An operation can be annotated as:

Effect classExample
Puresin, add, matmul
Read-onlyreading a constant table
Mutable localwriting to a local buffer
Randomsampling
I/Ofile write
Externaldatabase call
Non-differentiablecomparison, hash lookup

Effect tracking tells the AD transform which operations can be differentiated, reordered, duplicated, removed, or replayed.

Without effect information, compiler transformations can silently change program behavior.

Differentiable Core and Effectful Shell

A robust design separates the differentiable core from the effectful shell.

load data
prepare inputs

run differentiable model

save result
log metrics
update external system

The middle region is the differentiable computation. The outer region performs I/O, logging, scheduling, and orchestration.

This separation is common in numerical software because it keeps derivative semantics clear.
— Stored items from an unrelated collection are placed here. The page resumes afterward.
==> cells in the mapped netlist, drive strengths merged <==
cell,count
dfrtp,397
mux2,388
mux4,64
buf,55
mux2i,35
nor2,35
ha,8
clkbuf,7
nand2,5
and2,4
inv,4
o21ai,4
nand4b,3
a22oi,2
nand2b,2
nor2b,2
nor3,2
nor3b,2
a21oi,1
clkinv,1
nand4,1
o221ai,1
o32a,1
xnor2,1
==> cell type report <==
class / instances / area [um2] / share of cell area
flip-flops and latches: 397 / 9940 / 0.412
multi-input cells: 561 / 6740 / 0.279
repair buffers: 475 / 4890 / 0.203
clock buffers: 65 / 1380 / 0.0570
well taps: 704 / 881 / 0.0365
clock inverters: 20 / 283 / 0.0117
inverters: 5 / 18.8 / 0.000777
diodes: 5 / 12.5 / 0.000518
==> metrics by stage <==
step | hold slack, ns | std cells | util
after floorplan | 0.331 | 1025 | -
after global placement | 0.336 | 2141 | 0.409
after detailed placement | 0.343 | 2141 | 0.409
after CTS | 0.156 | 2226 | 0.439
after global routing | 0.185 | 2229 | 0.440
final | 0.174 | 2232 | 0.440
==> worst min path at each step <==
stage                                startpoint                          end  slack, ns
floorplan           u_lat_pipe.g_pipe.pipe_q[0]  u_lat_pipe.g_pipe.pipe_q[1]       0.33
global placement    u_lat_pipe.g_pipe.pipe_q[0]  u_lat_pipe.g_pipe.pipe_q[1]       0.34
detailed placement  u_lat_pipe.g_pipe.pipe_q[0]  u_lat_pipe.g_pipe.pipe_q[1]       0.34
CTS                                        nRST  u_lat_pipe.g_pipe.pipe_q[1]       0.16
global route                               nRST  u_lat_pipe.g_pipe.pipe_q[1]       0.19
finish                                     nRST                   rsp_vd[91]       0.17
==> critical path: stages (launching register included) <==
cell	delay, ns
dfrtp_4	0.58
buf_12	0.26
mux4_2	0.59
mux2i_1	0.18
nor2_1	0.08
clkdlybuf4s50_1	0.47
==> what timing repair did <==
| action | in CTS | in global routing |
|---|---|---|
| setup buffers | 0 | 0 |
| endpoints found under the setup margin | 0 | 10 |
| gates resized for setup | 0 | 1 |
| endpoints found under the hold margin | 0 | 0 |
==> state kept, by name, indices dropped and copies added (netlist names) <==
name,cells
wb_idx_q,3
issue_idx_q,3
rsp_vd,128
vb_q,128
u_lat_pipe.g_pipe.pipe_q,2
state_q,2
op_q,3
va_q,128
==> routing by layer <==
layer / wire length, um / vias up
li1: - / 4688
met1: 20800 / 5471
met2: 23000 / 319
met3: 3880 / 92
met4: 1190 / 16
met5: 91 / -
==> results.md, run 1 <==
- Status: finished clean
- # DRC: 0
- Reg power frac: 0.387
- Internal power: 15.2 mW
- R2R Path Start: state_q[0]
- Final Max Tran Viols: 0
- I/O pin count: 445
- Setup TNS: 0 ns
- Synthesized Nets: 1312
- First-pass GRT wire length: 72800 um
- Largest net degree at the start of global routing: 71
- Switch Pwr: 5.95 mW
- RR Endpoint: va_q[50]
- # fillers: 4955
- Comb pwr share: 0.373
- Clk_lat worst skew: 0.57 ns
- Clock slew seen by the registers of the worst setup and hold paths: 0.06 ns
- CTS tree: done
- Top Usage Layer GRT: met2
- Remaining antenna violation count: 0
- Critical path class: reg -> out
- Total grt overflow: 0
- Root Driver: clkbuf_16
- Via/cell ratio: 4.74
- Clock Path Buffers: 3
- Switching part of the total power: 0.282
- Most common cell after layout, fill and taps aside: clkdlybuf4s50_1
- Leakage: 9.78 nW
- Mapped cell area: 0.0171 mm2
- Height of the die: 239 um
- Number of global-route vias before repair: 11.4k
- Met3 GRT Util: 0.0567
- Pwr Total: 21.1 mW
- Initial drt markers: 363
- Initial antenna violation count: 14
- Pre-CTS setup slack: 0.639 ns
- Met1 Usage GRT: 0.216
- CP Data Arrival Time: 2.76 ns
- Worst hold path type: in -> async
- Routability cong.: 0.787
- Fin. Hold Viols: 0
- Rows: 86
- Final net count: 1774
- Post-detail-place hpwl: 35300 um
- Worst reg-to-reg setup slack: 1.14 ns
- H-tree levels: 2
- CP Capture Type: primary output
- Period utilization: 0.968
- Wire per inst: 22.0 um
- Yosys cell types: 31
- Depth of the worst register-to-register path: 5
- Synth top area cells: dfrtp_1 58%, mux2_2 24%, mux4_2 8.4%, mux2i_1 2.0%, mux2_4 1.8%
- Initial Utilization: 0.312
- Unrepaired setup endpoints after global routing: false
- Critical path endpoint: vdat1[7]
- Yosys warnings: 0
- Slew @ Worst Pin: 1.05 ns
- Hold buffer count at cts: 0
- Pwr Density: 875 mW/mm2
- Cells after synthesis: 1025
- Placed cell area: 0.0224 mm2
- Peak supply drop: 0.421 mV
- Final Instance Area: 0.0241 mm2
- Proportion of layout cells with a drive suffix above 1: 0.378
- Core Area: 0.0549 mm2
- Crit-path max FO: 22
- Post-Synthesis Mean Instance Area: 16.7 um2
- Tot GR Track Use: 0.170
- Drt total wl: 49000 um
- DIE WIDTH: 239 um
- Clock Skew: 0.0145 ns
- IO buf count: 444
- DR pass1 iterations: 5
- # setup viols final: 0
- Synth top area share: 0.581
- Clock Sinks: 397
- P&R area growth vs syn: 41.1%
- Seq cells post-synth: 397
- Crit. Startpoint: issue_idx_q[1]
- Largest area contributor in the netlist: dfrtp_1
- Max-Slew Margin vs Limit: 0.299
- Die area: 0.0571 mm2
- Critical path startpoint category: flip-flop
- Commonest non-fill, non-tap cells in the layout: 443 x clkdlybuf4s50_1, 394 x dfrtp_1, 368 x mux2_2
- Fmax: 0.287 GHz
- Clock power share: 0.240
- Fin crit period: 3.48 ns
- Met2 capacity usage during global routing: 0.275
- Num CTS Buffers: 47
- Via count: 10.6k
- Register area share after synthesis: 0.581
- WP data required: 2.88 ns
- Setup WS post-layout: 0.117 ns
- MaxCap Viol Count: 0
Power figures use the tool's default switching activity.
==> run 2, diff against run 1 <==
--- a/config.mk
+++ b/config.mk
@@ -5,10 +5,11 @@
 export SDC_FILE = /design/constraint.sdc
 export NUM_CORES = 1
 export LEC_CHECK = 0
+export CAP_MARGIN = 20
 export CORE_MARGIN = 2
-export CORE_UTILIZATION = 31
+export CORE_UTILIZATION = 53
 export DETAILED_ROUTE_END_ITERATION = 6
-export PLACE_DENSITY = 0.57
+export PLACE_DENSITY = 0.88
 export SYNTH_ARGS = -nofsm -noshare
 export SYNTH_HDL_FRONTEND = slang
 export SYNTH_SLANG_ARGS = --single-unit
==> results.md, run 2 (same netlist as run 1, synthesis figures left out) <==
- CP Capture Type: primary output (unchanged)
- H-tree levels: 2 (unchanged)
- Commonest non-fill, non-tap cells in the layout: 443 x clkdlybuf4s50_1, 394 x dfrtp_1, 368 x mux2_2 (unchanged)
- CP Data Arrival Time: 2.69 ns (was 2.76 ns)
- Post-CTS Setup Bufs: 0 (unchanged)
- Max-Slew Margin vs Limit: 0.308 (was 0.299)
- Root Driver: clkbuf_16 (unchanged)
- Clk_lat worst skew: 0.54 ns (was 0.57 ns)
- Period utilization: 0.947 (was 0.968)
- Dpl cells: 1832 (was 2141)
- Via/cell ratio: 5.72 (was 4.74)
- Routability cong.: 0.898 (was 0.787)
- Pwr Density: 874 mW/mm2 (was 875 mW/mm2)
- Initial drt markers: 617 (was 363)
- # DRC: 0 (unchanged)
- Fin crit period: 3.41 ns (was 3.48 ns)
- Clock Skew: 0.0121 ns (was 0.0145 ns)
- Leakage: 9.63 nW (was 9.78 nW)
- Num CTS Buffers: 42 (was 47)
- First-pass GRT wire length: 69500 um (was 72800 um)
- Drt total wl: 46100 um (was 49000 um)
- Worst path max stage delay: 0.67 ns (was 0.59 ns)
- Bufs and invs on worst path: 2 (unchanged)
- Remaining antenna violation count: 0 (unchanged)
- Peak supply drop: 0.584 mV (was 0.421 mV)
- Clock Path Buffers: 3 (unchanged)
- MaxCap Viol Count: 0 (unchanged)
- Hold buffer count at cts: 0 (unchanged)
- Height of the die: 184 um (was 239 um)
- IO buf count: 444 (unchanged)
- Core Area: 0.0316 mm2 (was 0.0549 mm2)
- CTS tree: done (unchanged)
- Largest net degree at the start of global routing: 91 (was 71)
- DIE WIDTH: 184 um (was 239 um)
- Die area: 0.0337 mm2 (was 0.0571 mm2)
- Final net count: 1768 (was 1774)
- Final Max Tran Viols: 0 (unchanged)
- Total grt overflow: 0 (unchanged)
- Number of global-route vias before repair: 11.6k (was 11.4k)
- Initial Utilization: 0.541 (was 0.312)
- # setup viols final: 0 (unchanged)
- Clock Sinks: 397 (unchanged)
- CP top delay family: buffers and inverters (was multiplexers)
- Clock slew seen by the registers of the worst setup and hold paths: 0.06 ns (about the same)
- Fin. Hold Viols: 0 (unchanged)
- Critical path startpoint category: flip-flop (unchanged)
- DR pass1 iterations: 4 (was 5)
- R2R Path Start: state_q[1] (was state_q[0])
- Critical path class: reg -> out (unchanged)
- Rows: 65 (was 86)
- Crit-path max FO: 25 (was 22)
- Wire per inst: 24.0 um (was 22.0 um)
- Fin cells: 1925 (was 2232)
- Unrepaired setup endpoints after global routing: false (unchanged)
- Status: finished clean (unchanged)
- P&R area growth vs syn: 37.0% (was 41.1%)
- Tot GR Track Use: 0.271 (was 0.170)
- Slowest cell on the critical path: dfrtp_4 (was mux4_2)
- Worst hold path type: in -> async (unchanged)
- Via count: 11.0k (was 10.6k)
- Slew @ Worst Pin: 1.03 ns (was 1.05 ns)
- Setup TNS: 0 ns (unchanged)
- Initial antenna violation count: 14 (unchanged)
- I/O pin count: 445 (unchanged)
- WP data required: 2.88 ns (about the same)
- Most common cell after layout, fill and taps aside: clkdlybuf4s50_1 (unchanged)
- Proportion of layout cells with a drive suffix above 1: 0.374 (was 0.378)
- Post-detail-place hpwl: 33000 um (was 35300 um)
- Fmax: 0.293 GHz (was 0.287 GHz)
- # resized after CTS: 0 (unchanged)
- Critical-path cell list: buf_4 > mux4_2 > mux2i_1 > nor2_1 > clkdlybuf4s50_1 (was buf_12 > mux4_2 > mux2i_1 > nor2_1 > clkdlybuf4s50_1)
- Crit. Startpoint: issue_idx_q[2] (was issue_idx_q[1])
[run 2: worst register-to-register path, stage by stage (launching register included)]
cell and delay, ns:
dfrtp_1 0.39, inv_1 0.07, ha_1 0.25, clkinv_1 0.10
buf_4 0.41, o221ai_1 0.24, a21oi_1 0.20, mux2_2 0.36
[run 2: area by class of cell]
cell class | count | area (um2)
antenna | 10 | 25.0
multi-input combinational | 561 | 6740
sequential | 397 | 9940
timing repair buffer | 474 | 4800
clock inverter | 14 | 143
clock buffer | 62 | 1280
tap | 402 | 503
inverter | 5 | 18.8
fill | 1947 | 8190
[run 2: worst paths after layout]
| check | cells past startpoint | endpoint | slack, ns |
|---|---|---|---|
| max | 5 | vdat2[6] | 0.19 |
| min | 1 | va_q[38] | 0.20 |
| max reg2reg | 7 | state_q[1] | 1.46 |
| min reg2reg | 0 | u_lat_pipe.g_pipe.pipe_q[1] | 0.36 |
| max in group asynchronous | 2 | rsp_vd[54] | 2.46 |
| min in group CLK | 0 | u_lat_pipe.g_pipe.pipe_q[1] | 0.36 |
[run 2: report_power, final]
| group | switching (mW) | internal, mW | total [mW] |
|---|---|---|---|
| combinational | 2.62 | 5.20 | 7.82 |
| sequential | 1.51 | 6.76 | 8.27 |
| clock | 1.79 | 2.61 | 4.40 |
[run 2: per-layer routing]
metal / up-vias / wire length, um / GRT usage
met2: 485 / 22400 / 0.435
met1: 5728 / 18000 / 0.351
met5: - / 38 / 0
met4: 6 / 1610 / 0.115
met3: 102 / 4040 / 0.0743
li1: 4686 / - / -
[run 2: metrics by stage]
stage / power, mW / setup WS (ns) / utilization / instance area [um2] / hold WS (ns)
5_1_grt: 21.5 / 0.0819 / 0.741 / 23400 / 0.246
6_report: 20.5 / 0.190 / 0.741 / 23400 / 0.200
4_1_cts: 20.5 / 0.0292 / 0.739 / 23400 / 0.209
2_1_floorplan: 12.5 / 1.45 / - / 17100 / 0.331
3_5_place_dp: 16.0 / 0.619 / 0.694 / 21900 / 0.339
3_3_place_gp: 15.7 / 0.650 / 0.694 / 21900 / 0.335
[src/rtl/reg_bank_pkg.sv]
// Shared default sizes and handy typedefs for the register bank with lock scoreboard.
package reg_bank_pkg;

  localparam int REG_BANK_NUM_REGS = 16;
  localparam int REG_BANK_DATA_W   = 32;
  localparam int REG_BANK_NUM_RD   = 2;
  localparam int REG_BANK_ADDR_W   = $clog2(REG_BANK_NUM_REGS);

  typedef logic [REG_BANK_ADDR_W-1:0] reg_addr_t;
  typedef logic [REG_BANK_DATA_W-1:0] reg_data_t;

endpackage

[src/rtl/reg_bank_rd_port.sv]
// One read port: grant against the scoreboard, write-to-read bypass and the
// registered rd_valid/rd_data result.
module reg_bank_rd_port #(
  parameter int ADDR_W = 4,
  parameter int DATA_W = 32
) (
  input  logic              clk,
  input  logic              rst_n,
  input  logic              rd_req,
  input  logic [ADDR_W-1:0] rd_addr,
  input  logic              wr_en,
  input  logic [ADDR_W-1:0] wr_addr,
  input  logic [DATA_W-1:0] wr_data,
  input  logic [DATA_W-1:0] reg_data,
  input  logic              reg_locked,
  output logic              rd_gnt,
  output logic              rd_valid,
  output logic [DATA_W-1:0] rd_data
);

  logic bypass;
  logic accept;

  // wr_en arrives already qualified, so bypass never forwards a write the bank ignores
  assign bypass = wr_en && (wr_addr == rd_addr);
  assign rd_gnt = !reg_locked || bypass;
  assign accept = rd_req && rd_gnt;

  always_ff @(posedge clk or negedge rst_n) begin
    if (!rst_n) begin
      rd_valid <= 1'b0;
      rd_data  <= '0;
    end else begin
      rd_valid <= accept;
      if (accept) begin
        rd_data <= bypass ? wr_data : reg_data;
      end
    end
  end

endmodule

[src/rtl/reg_bank_scb.sv]
// Register bank with NUM_RD registered read ports, write bypass and a lock scoreboard.
// Define REG_BANK_R0_ZERO_EN to hard-wire register 0 to zero (never written, never locked).
module reg_bank_scb
  import reg_bank_pkg::*;
#(
  parameter int NUM_REGS = REG_BANK_NUM_REGS,
  parameter int DATA_W   = REG_BANK_DATA_W,
  parameter int NUM_RD   = REG_BANK_NUM_RD,
  localparam int ADDR_W  = $clog2(NUM_REGS)
) (
  input  logic                     clk,
  input  logic                     rst_n,
  input  logic                     wr_en,
  input  logic [ADDR_W-1:0]        wr_addr,
  input  logic [DATA_W-1:0]        wr_data,
  input  logic                     lock_en,
  input  logic [ADDR_W-1:0]        lock_addr,
  input  logic [NUM_RD-1:0]        rd_req,
  input  logic [NUM_RD*ADDR_W-1:0] rd_addr,
  output logic [NUM_RD-1:0]        rd_gnt,
  output logic [NUM_RD-1:0]        rd_valid,
  output logic [NUM_RD*DATA_W-1:0] rd_data,
  output logic [NUM_REGS-1:0]      locked
);

  logic [DATA_W-1:0] regs [NUM_REGS];
  logic              wr_ok;
  logic              lock_ok;

`ifdef REG_BANK_R0_ZERO_EN
  assign wr_ok   = wr_en && (int'(wr_addr) < NUM_REGS) && (wr_addr != '0);
  assign lock_ok = lock_en && (int'(lock_addr) < NUM_REGS) && (lock_addr != '0);
`else
  assign wr_ok   = wr_en && (int'(wr_addr) < NUM_REGS);
  assign lock_ok = lock_en && (int'(lock_addr) < NUM_REGS);
`endif

  always_ff @(posedge clk or negedge rst_n) begin
    if (!rst_n) begin
      for (int i = 0; i < NUM_REGS; i++) begin
        regs[i] <= '0;
      end
    end else if (wr_ok) begin
      regs[wr_addr] <= wr_data;
    end
  end

  // Lock is applied after the write clear so a new writer's lock survives a same-cycle write
  always_ff @(posedge clk or negedge rst_n) begin
    if (!rst_n) begin
      locked <= '0;
    end else begin
      if (wr_ok) begin
        locked[wr_addr] <= 1'b0;
      end
      if (lock_ok) begin
        locked[lock_addr] <= 1'b1;
      end
    end
  end

  for (genvar p = 0; p < NUM_RD; p++) begin : g_port
    logic [ADDR_W-1:0] addr;
    logic [DATA_W-1:0] val;
    logic              lk;

    assign addr = rd_addr[p*ADDR_W +: ADDR_W];

    // Out-of-range indices look like an unlocked register holding zero
    always_comb begin
      val = '0;
      lk  = 1'b0;
      if (int'(addr) < NUM_REGS) begin
        val = regs[addr];
        lk  = locked[addr];
      end
    end

    reg_bank_rd_port #(
      .ADDR_W (ADDR_W),
      .DATA_W (DATA_W)
    ) u_rd_port (
      .clk        (clk),
      .rst_n      (rst_n),
      .rd_req     (rd_req[p]),
      .rd_addr    (addr),
      .wr_en      (wr_ok),
      .wr_addr    (wr_addr),
      .wr_data    (wr_data),
      .reg_data   (val),
      .reg_locked (lk),
      .rd_gnt     (rd_gnt[p]),
      .rd_valid   (rd_valid[p]),
      .rd_data    (rd_data[p*DATA_W +: DATA_W])
    );
  end

endmodule

[config.mk]
export PLATFORM = sky130hd
export DESIGN_NAME = reg_bank_scb
export DESIGN_NICKNAME = d
export VERILOG_FILES = /design/src/rtl/reg_bank_pkg.sv /design/src/rtl/reg_bank_rd_port.sv /design/src/rtl/reg_bank_scb.sv
export SDC_FILE = /design/constraint.sdc
export NUM_CORES = 1
export LEC_CHECK = 0
export BUFFER_PORTS_ARGS = -buffer_cell sky130_fd_sc_hd__buf_2
export CAP_MARGIN = 20
export CORE_UTILIZATION = 40
export DETAILED_ROUTE_END_ITERATION = 12
export PLACE_DENSITY = 0.59
export SLEW_MARGIN = 20
export SYNTH_ARGS = -nofsm -noshare
export SYNTH_HDL_FRONTEND = slang
export SYNTH_SLANG_ARGS = --single-unit
[constraint.sdc]
create_clock -name clk -period 6.4 [get_ports clk]
set_clock_uncertainty 0.15 [all_clocks]
set_input_delay 0.64 -clock clk [delete_from_list [all_inputs] [get_ports clk]]
set_output_delay 0.64 -clock clk [all_outputs]
set_load 0.05 [all_outputs]
==> summary.md <==
| Metric | Value |
|---|---|
| Largest net degree at the start of global routing | `176` |
| CP arrival | `3.35 ns` |
| Cell Area, Synth | `31700 µm²` |
| FMAX | `0.242 GHz` |
| Outcome | `complete, no violations` |
| TritonCTS clock tree | `yes` |
| Ys Warns | `0` |
| Total global-route track usage | `0.256` |
| Period utilization | `0.646` |
| Wire length on met2 | `50100 µm` |
| Post-layout nets | `2429` |
| Hold Buf Count CTS | `1` |
| Placed wire-length estimate | `58400 µm` |
| Rows | `102` |
| Avg Inst Size Synth | `13.5 µm²` |
| Global-route wire length before repair | `155000 µm` |
| Critical-path cell list | `buf_2, nor2b_4, buf_4, a22oi_2, nand3_2, buf_4, nand2_1, buf_2` |
| Worst Setup Path Type | `input port to output port` |
| Root cell of the clock tree | `clkbuf_16` |
| Critical Path Start Type | `input port` |
| Finished Cell Area | `35700 µm²` |
| Synth Instances | `2355` |
| NetSw | `4.55 mW` |
| Routed via count | `22400` |
| Total CTS buffers | `70` |
| Core ar. | `78000 µm²` |
| Sink Count | `594` |
| Antenna violations before repair | `2` |
| M1 WL | `43700 µm` |
| Met3 Wirelength | `5610 µm` |
| Crit path buffers/inverters | `4` |
| Element type at the critical path end | `output port` |
| Top sig layer | `met4` |
| Crit-path max FO | `30` |
| Cell Area, Placed | `33300 µm²` |
| Max transition margin | `0.241` |
| Family with the most delay on the worst path | `buffers and inverters` |
| Pre-antenna DRT Iters | `5` |
| VDD IR max | `195 µV` |
| Number of distinct library cells after synthesis | `34` |
| Hold Vio Cnt, Final | `0` |
| Final setup violation count | `0` |
| Share of cells above drive strength 1 | `0.413` |
| H-tree level count | `3` |
| Hold Path Class | `input port to flip-flop` |
| Clk Latency, worst-skew pair | `0.62 ns` |
| Final Wtd Congestion | `0.805` |
| Max_cap viols | `0` |
| Pwr Density | `376 nW/µm²` |
| Die boundary height | `284 µm` |
| Number of global-route vias before repair | `23200` |
| Period minus WS final | `4.14 ns` |
| Postcts setup bufs | `0` |
| Layout area overhead | `12.5%` |
| Unrepaired setup endpoints after global routing | `no` |
| Die Span X | `284 µm` |
| Filler cell count | `6881` |
| Leakage power | `15.0 nW` |
| Post-DR vias/cell | `6.44` |
| Sw frac | `0.339` |
| Comb power frac | `0.274` |
| CTS Buffer Depth | `3` |
| Die Footprint | `80500 µm²` |
| Worst EP required | `5.61 ns` |
| Sequential fraction of the synthesis area | `0.468` |
| Slowest cell on crit path | `buf_2` |
| Int Power | `8.87 mW` |
| Seq pwr share | `0.415` |
| Clock Power Share | `0.310` |
| Initial core utilization | `0.407` |
| Number of remaining DRC errors | `0` |
| Final Max Slew Viols | `0` |
| WL final | `103000 µm` |
| Clock transition at path regs | `0.06 ns` |
| Crit path largest cell delay | `0.55 ns` |
| DR WL/cell | `29.8 µm` |
| DR iter-0 viols | `1800` |
| Setup TNS | `0 ns` |
| Post-synth net total | `2409` |
| Post-DRT Antenna Nets | `0` |
| I/O Pins | `138` |
| Worst slew pin tran | `1.14 ns` |
| #FFs+latches synth | `594` |
| Overflow after GRT | `0` |
| # port buffers | `137` |
| Post_cts resized | `0` |
## power by group through the flow
stage | Sequential [mW] | Combinational, mW | Clock, mW
final | 5.58 | 3.68 | 4.17
after floorplan | 6.00 | 2.12 | 0
after CTS | 5.55 | 3.70 | 4.24
after detailed placement | 5.61 | 3.69 | 0
after global routing | 5.69 | 3.92 | 4.39
after global placement | 5.54 | 3.61 | 0
## cell usage after synthesis, drive strengths merged
cell type	count	area [µm²]
mux2i	256	2560
clkbuf	175	657
xor2	6	52.6
and3	2	12.5
a31oi	64	400
a22oi	2	25.0
or3b	2	17.5
or3	2	12.5
o21ai	20	100
nor2b	67	419
nand3	71	365
o21a	64	480
nor3	2	10.0
nand2	14	52.6
o31ai	4	30.0
and2	4	25.0
buf	67	368
dfrtp	594	14900
mux2	512	5770
mux4	136	3060
inv	3	11.3
nor2	13	48.8
nor3b	1	7.51
xnor2	2	17.5
nand2b	9	56.3
nand3b	6	45.0
o32ai	1	8.76
o211ai	64	581
a221oi	192	1680
## flip-flops by register name (all words and copies together), names as in the netlist
name,cells
regs,512
locked,16
g_port.u_rd_port.rd_valid,2
g_port.u_rd_port.rd_data,64
## routing by layer
| metal | vias up | GRT usage |
|---|---|---|
| met1 | 12000 | 0.336 |
| li1 | 9271 | - |
| met3 | 236 | 0.0408 |
| met5 | - | 0 |
| met4 | 0 | 0.103 |
| met2 | 838 | 0.422 |
## cells in the final DEF, fill, tap and decap left out, types with 20 or more instances in the layout
cell / instances
nor2b_1: 64
o21ai_0: 20
o21a_1: 64
buf_4: 50
dfrtp_1: 594
o211ai_2: 20
clkbuf_16: 73
a221oi_1: 192
buf_2: 132
a31oi_1: 64
o211ai_1: 44
mux2_2: 512
clkinv_2: 20
nand3_1: 67
mux2i_1: 256
mux4_2: 136
## final timing paths
path / start / endpoint / slack, ns / cells past startpoint
worst min register to register: regs[406] / regs[406] / 0.37 / 1
worst max register to register: locked[13] / g_port[1].u_rd_port.rd_data[30] / 3.06 / 6
max in group asynchronous: rst_n / regs[14] / 4.03 / 3
worst max-delay path: rd_addr[7] / rd_gnt[1] / 2.26 / 8
worst min-delay path: lock_addr[2] / locked[0] / 0.16 / 2
min in group asynchronous: rst_n / locked[9] / 0.48 / 2
## kinds of logic after synthesis
group,count (synthesis),synth area share
muxes,904,0.359
DFF,594,0.468
and+or+nand+nor,193,0.0338
AOI/OAI and AO/OA,411,0.104
buffers and inverters,245,0.0326
xor gates and xnor gates,8,0.00221
## per-stage QoR
stage / setup slack [ns] / cells / utilization / power [mW] / hold WS, ns
floorplan: 3.64 / 2355 / - / 8.12 / 0.194
global placement: 2.12 / 3342 / 0.427 / 9.15 / 0.349
detailed placement: 2.11 / 3342 / 0.427 / 9.30 / 0.359
CTS: 2.29 / 3469 / 0.458 / 13.5 / 0.124
global route: 2.21 / 3470 / 0.458 / 14.0 / 0.145
finish: 2.26 / 3471 / 0.458 / 13.4 / 0.155
## cell type report
class	count	area [µm²]	area share
Timing Repair Buffer	190	1170	0.0328
Multi-Input combinational cell	1516	16000	0.447
Inverter	3	11.3	0.000315
Clock inverter	35	412	0.0115
Sequential cell	594	14900	0.416
Clock buffer	91	1980	0.0556
Tap cell	1040	1300	0.0364
Antenna cell	2	5.00	0.000140
## worst reg2reg max path, cell delays in order (launching register included)
cell and delay, ns:
dfrtp_1 0.43, mux4_2 0.49, a22oi_2 0.19, nand3_2 0.52
or3b_2 0.83, buf_4 0.37, o211ai_1 0.27
Note: power is estimated with default switching activity, not from simulation.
Custom Rules for Effectful Operations

Some effectful or opaque operations can participate in AD through custom derivative rules.

Example:

y = external_solver(x)

The solver may mutate memory internally, call libraries, or use iterative algorithms. The AD system does not need to inspect all internal steps if the user supplies a valid derivative rule:

backward(y_bar) -> x_bar

This is common for:

OperationCustom derivative source
Linear solverimplicit differentiation
ODE solveradjoint method
Rendering engineanalytic derivative
Database operatorrelaxed or approximate derivative
Quantizationstraight-through estimator

Custom rules shift responsibility to the rule author. The rule must match the operation’s mathematical behavior.

Core Idea

Purity makes automatic differentiation simple because the program behaves like a mathematical function. Side effects add hidden inputs, hidden outputs, ordering constraints, and state transitions.

AD can still work with effectful programs when the effects are explicit, isolated, recorded, or assigned custom rules. The central discipline is to make every value that influences the numeric result visible to the derivative transform.